To the person who wrote Even Though It'll Test You, Please Stay With Your S.O. Through The Worst Parts Of Their Mental Illness, I hope you realize how absolutely toxic this article is.
It's incredibly selfish to try and claim that if you leave a relationship with someone who is not mentally healthy that you don't love them.
"I understand that's a huge responsibility, I understand this is scary–but it if you sincerely love them, understand that you took up this responsibility when you claimed them as yours."
Let's get a few things straight. First of all, just because you're dating someone does not make them "yours." Everyone is their own person and no one should take a claim on anyone. And second of all, it is not someone's responsibility to stay with someone solely because they have mental health issues.

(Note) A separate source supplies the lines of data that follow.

This design comes from an exercise in tuning for a short achievable clock period and few clock cycles on the open sky130 flow, not from production work. RTL that was checked went through simulation tests only; none was proved equivalent to the original.

==> v7: inputs <==
Design jcpu8, start of the top module:
module jcpu8 (
    input  wire        clk,
    input  wire        rst,         
    input  wire        stall,       
    output wire [15:0] mem_addr,
    output wire        mem_we,
    output wire [7:0]  mem_wdata,
    input  wire [7:0]  mem_rdata,
    input  wire [7:0]  io0,
    output wire        io_event,
    output wire [7:0]  io_value,
    output wire        fault
);
==> flow/config.mk <==
export PLATFORM = sky130hd
export DESIGN_NAME = jcpu8
export DESIGN_NICKNAME = jcpu8
export VERILOG_FILES = /design/flow/design.v
export SDC_FILE = /design/flow/constraint.sdc
export NUM_CORES = 4
export LEC_CHECK = 0
export CAP_MARGIN = 20
export CORE_MARGIN = 2
export CORE_UTILIZATION = 25
export GPL_ROUTABILITY_DRIVEN = 1
export PLACE_DENSITY = 0.45
export SETUP_SLACK_MARGIN = 4.0
export SLEW_MARGIN = 20
export SYNTH_HIERARCHICAL = 1
export SYNTH_MINIMUM_KEEP_SIZE = 0
==> flow/constraint.sdc <==
create_clock -name core_clock -period 6.0 [get_ports {clk}]
set_input_delay 1.2000 -clock core_clock [delete_from_list [all_inputs] [get_ports {clk}]]
set_output_delay 1.2000 -clock core_clock [all_outputs]
set_load 0.01 [all_outputs]
run.sh (not shown) runs the stock make flow with config.mk's settings and CLKGATE_MAP_FILE= SYNTH_SCRIPT=/design/flow/synth_recipe.tcl, a recipe that flattens the netlist after the stock synthesis.
==> v14: changes against v7 <==
--- a/flow/design.v
+++ b/flow/design.v
@@ -176,63 +176,19 @@
     assign zr_e[1] = e2_we[1] ? res_z : rz_q[1];
     assign zr_e[2] = e2_we[2] ? res_z : rz_q[2];
     assign zr_e[3] = e2_we[3] ? res_z : rz_q[3];
     assign zr_e[4] = (e2_we[4] || e2_lda) ? res_z : rz_q[4];
     assign zr_e[5] = e2_we[5] ? res_z : e2_lda ? hi_z : rz_q[5];
     assign zr_e[6] = f_nz ? 1'b0 : e2_we[6] ? res_z : rz_q[6];
     wire        push_wait = f_nz && !imm;
-    localparam SCN = 8;
-    reg  [SCN-1:0]    sc_v;
-    reg  [16*SCN-1:0] sc_a;
-    reg  [8*SCN-1:0]  sc_d;
-    reg  [2:0]        sc_ptr;
-    reg               pop_hit;     
-    reg  [7:0]        pop_dat;
-    wire              sc_wr = active && pM && we_q;    
-    wire [SCN-1:0]    sc_mw, sc_mr;
-    wire [7:0]        sc_rd [0:SCN];
-    assign sc_rd[0] = 8'd0;
-    genvar gi;
-    generate
-        for (gi = 0; gi < SCN; gi = gi + 1) begin : g_sc
-            assign sc_mw[gi] = sc_v[gi] && sc_a[16*gi +: 16] == addr_q;
-            assign sc_mr[gi] = sc_v[gi] && sc_a[16*gi +: 16] == sp;
-            assign sc_rd[gi+1] = sc_rd[gi] | ({8{sc_mr[gi]}} & sc_d[8*gi +: 8]);
-            always @(posedge clk) begin
-                if (rst) begin
-                    sc_v[gi] <= 1'b0;
-                end else if (sc_wr) begin
-                    if (sc_mw[gi] || (!(|sc_mw) && sc_ptr == gi)) begin
-                        sc_v[gi]           <= 1'b1;
-                        sc_a[16*gi +: 16]  <= addr_q;
-                        sc_d[8*gi +: 8]    <= wd_q;
-                    end
-                end
-            end
-        end
-    endgenerate
-    always @(posedge clk) begin
-        if (rst) begin
-            sc_ptr  <= 3'd0;
-            pop_hit <= 1'b0;
-            pop_dat <= 8'd0;
-        end else begin
-            if (sc_wr && !(|sc_mw)) sc_ptr <= sc_ptr + 3'd1;
-            if (pF) begin
-                pop_hit <= |sc_mr;
-                pop_dat <= sc_rd[SCN];
-            end
-        end
-    end
-    wire        pop_fast = pA1 && c_pop && pop_hit;
     wire        go_ls  = pA2 && c_ls;
     wire        go_jnz = pA1 && c_jnz;
     wire [15:0] addr_early = pM ? ret_q :
                              (pA1 && c_push) ? sp_dec :
-                             (pA1 && c_pop && !pop_hit) ? sp : pc_inc;
+                             (pA1 && c_pop)  ? sp : pc_inc;
     wire        a_go   = !rst && active && adv;
     wire [15:0] addr_e = rst ? 16'd0 : a_go ? addr_early : addr_q;
     wire [15:0] addr_d;
     jcpu8_amux u_amux (.s_bus(a_go && go_ls && imm), .s_x(a_go && go_ls && !imm),
                        .s_j(a_go && go_jnz), .imm(imm), .zr(zr_e),
                        .hi(hi_nz), .any(any_nz),
                        .b(mem_rdata), .x(x_rd), .arg1(arg1), .x_a1(x_a1),
@@ -252,18 +208,17 @@
             if (pF) begin
                 if (io0 != io_prev) io_prev <= io0;
                 if (!op_def) faulted <= 1'b1;
                 pF <= 1'b0; pA1 <= 1'b1;
             end
             if (pA1 && adv) begin
                 pA1 <= 1'b0;
-                if (c_three)               pA2 <= 1'b1;
-                else if (c_jnz || pop_fast) pF <= 1'b1;
-                else                       pM  <= 1'b1;
-                if (pop_fast) sp <= sp_inc;
+                if (c_three)         pA2 <= 1'b1;
+                else if (c_jnz)      pF  <= 1'b1;
+                else                 pM  <= 1'b1;
             end
             if (pA2) begin
                 pA2 <= 1'b0;
                 if (c_ls) pM <= 1'b1;
                 else      pF <= 1'b1;
             end
             if (pM) begin
@@ -382,34 +337,33 @@
             if (e2_add)        rf <= f_add;
             else if (e2_we[6]) rf <= res_q;
             else if (e2_cmp)   rf <= cmp_q;
             e2_we  <= e1_v ? ex_we : 7'd0;
             e2_lda <= e1_v && ex_lda;
             e2_add <= e1_v && ex_add;
             e2_cmp <= e1_v && ex_cmp;
-            e1_v <= setup_alu || setup_ld || pop_fast;
+            e1_v <= setup_alu || setup_ld;
             if (setup_alu) begin
                 ex_we  <= (c_cmp || c_lda) ? 7'd0 : a1_sel[6:0];
                 ex_lda <= c_lda;
                 ex_add <= c_add;
                 ex_cmp <= c_cmp;
             end
-            if (setup_ld || pop_fast) begin
-                ex_we  <= pop_fast ? rd_sel[6:0] : ld_sel[6:0];
+            if (setup_ld) begin
+                ex_we  <= ld_sel[6:0];
                 ex_lda <= 1'b0;
                 ex_add <= 1'b0;
                 ex_cmp <= 1'b0;
             end
         end
     end
     wire [7:0] op2_d, wd_d;
     jcpu8_lmux u_op2 (.s_bus(!rst && ((setup_alu && imm) || setup_ld)),
                       .s_x(!rst && setup_alu && !imm),
-                      .b(mem_rdata), .x(x_rd),
-                      .e(rst ? 8'd0 : (active && pop_fast) ? pop_dat : op2_q), .o(op2_d));
+                      .b(mem_rdata), .x(x_rd), .e(rst ? 8'd0 : op2_q), .o(op2_d));
     jcpu8_lmux u_wd  (.s_bus(!rst && pA1 && imm), .s_x(!rst && pA1 && !imm),
                       .b(mem_rdata), .x(x_rd),
                       .e(rst ? 8'd0 : pA2 ? x_rf : wd_q), .o(wd_d));
     always @(posedge clk) begin
         op2_q <= op2_d;
         wd_q  <= wd_d;
     end
@@ -430,15 +384,15 @@
             ex_d_f    <= a1_sel[6];
             ex_d_inv  <= a1_sel[7];
             ex_s_reg  <= !imm;
             ex_s_lo   <= mem_rdata[2:0];
             ex_s_hi   <= hi_nz;
             ex_d_lo   <= arg1[2:0];
         end
-        if (setup_ld || (active && pop_fast)) begin
+        if (setup_ld) begin
             ex_sum <= 1'b0;
             ex_and <= 1'b0;
             ex_nor <= 1'b0;
         end
         end
     end
     always @(posedge clk) begin
Settings changed: CORE_UTILIZATION 25 to 35, GPL_TIMING_DRIVEN set to 1, PLACE_DENSITY 0.45 to 0.55, TNS_END_PERCENT set to 100.
==> summary.txt <==
Of v14 and v7, v14 has the higher register-to-register slack (gap 350 ps).
In v14 the via count is lower than in v7, by 32%.
Of v7 and v14, v7 has the higher non-clock buffer count (gap 228).
Wire length: v7 is larger than v14 (about 70%).
Testbench counts of v14, summed over its fixed seeds: cycles 172,034.
No functional check of the RTL was part of v7.

==> re-timing with driven ports <==
In the flow no input, the clock included, has a driving cell. The finished layouts below were timed again as built, in two steps.
Step 1 (the two cells are an assumption about what drives the block):
set clk [get_ports {clk}]
set_driving_cell -lib_cell sky130_fd_sc_hd__clkbuf_16 $clk
set_driving_cell -lib_cell sky130_fd_sc_hd__buf_2 [delete_from_list [all_inputs] $clk]
Step 2 times the ports against the registers' clock, not the clock port: input delays grow and output delays shrink by t, the midpoint of the rising clock arrivals with the driver on.
a / b / c = ideal / step 1 / step 2; a / b = the first two.
| run | t (ns) | setup slack, ns | worst setup path after step 2 | worst data-port slew with drivers (ns) | cell pins on the clock port's net |
|---|---|---|---|---|---|
| v7 | 0.710 | 3.224 / 3.220 / 2.832 | input to register | 0.25 | 1 |
| v14 | 0.647 | 3.559 / 3.502 / 2.855 | input to register | 0.23 | 1 |
After both steps every run listed still meets setup and hold. The setup slack of v14, which loses most, moves by -0.057 ns with the drivers and by -0.704 ns with both steps.
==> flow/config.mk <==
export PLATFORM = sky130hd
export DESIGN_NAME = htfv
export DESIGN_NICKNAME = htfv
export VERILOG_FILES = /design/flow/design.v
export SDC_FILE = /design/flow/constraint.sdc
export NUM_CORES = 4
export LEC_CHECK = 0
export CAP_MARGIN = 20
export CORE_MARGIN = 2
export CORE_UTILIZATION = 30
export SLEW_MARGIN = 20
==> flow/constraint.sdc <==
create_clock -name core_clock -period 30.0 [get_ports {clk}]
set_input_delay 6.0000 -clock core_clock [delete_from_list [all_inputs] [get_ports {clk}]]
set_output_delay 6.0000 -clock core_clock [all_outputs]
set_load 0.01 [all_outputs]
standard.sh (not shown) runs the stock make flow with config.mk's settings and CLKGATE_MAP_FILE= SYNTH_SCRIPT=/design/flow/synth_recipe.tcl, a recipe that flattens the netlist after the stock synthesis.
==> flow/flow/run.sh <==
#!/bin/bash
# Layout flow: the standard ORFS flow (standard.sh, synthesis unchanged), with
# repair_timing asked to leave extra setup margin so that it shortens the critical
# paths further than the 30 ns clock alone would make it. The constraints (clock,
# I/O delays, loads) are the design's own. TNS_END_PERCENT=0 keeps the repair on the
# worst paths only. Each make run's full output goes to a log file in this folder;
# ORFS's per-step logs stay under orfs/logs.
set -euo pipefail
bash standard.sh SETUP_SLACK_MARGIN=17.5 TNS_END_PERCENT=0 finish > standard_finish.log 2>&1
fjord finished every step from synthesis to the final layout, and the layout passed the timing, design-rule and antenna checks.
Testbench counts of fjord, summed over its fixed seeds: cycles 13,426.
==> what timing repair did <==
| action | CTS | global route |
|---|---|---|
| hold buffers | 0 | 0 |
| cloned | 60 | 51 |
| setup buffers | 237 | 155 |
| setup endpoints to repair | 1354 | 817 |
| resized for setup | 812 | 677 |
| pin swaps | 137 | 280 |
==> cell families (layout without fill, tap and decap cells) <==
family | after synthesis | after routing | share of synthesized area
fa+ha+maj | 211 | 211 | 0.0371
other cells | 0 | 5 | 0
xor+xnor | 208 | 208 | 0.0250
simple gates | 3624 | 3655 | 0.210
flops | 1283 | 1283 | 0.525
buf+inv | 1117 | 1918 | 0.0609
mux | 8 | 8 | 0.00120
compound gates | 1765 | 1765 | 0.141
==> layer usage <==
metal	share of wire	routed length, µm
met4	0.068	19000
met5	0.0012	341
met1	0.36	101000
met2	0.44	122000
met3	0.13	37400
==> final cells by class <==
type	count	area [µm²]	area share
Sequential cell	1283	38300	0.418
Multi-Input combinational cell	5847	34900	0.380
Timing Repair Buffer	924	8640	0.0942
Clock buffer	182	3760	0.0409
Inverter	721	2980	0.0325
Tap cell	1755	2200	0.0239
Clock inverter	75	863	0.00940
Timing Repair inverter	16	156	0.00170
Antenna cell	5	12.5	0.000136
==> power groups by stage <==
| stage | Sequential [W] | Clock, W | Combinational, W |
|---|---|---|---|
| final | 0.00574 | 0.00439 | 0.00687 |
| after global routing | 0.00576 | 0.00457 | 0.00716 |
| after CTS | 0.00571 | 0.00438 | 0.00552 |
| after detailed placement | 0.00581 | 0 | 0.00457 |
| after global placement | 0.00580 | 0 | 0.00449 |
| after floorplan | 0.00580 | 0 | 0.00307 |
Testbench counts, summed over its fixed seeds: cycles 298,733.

Everyone hopes that when you're going through a hard time your significant other will stay and help you through it, but it is not their responsibility. They are going through their own issues, and if trying to help you is negatively impacting them why should they have to be forced to stay? Sure, this sounds heartless. But do you understand how incredibly toxic it is to say you have to stay with someone when it's negatively impacting you because it's your responsibility? That's bullshit.
At no point have I ever expected my significant other to stay with me and help me when I was going through a hard time. It sucks if they leave, but why would you want someone to stay with you when they don't want to? I would never want anyone to stay with me if they weren't happy.
Coming from someone who also has mental health issues, I don't want anyone to stay with me if they don't feel comfortable. How is that fair? Making them feel like it's their responsibility to stay so I feel better while negatively impacting them is the definition of a toxic relationship. That isn't love, that's selfishness.
If you find someone who is willing and wants to be a part of your life and help you through the tough time, great! However, every person you date is not responsible for helping you. They are allowed to look out for themselves and their well being.
Everyone is entitled to living their own life and doing what makes them happy. I get that you might feel broken if someone leaves while you're going through a tough time. But imagine if you were in their shoes. Imagine having the weight on your shoulders of being expected to be there for someone and if you aren't then you don't care for them or love them, even if it's hurting you in the process.
It's so selfish to put that responsibility on everyone that you date. You're not the only person in a relationship. There are two people, and two people's feelings that must be accounted for. Sure, it's probably going to hurt if someone leaves when you already feel like you're in a bad place. But would it really make you feel better to force them to stay into a relationship that is negatively impacting them just because it makes you happy?
Everyone has the right to leave a relationship that isn't good for them. No one should have to be responsible for the well being of someone else. Love is a two-way street. Expecting someone to stay with you because you're going through a hard time is not only selfish, but it's toxic. They are not responsible for you.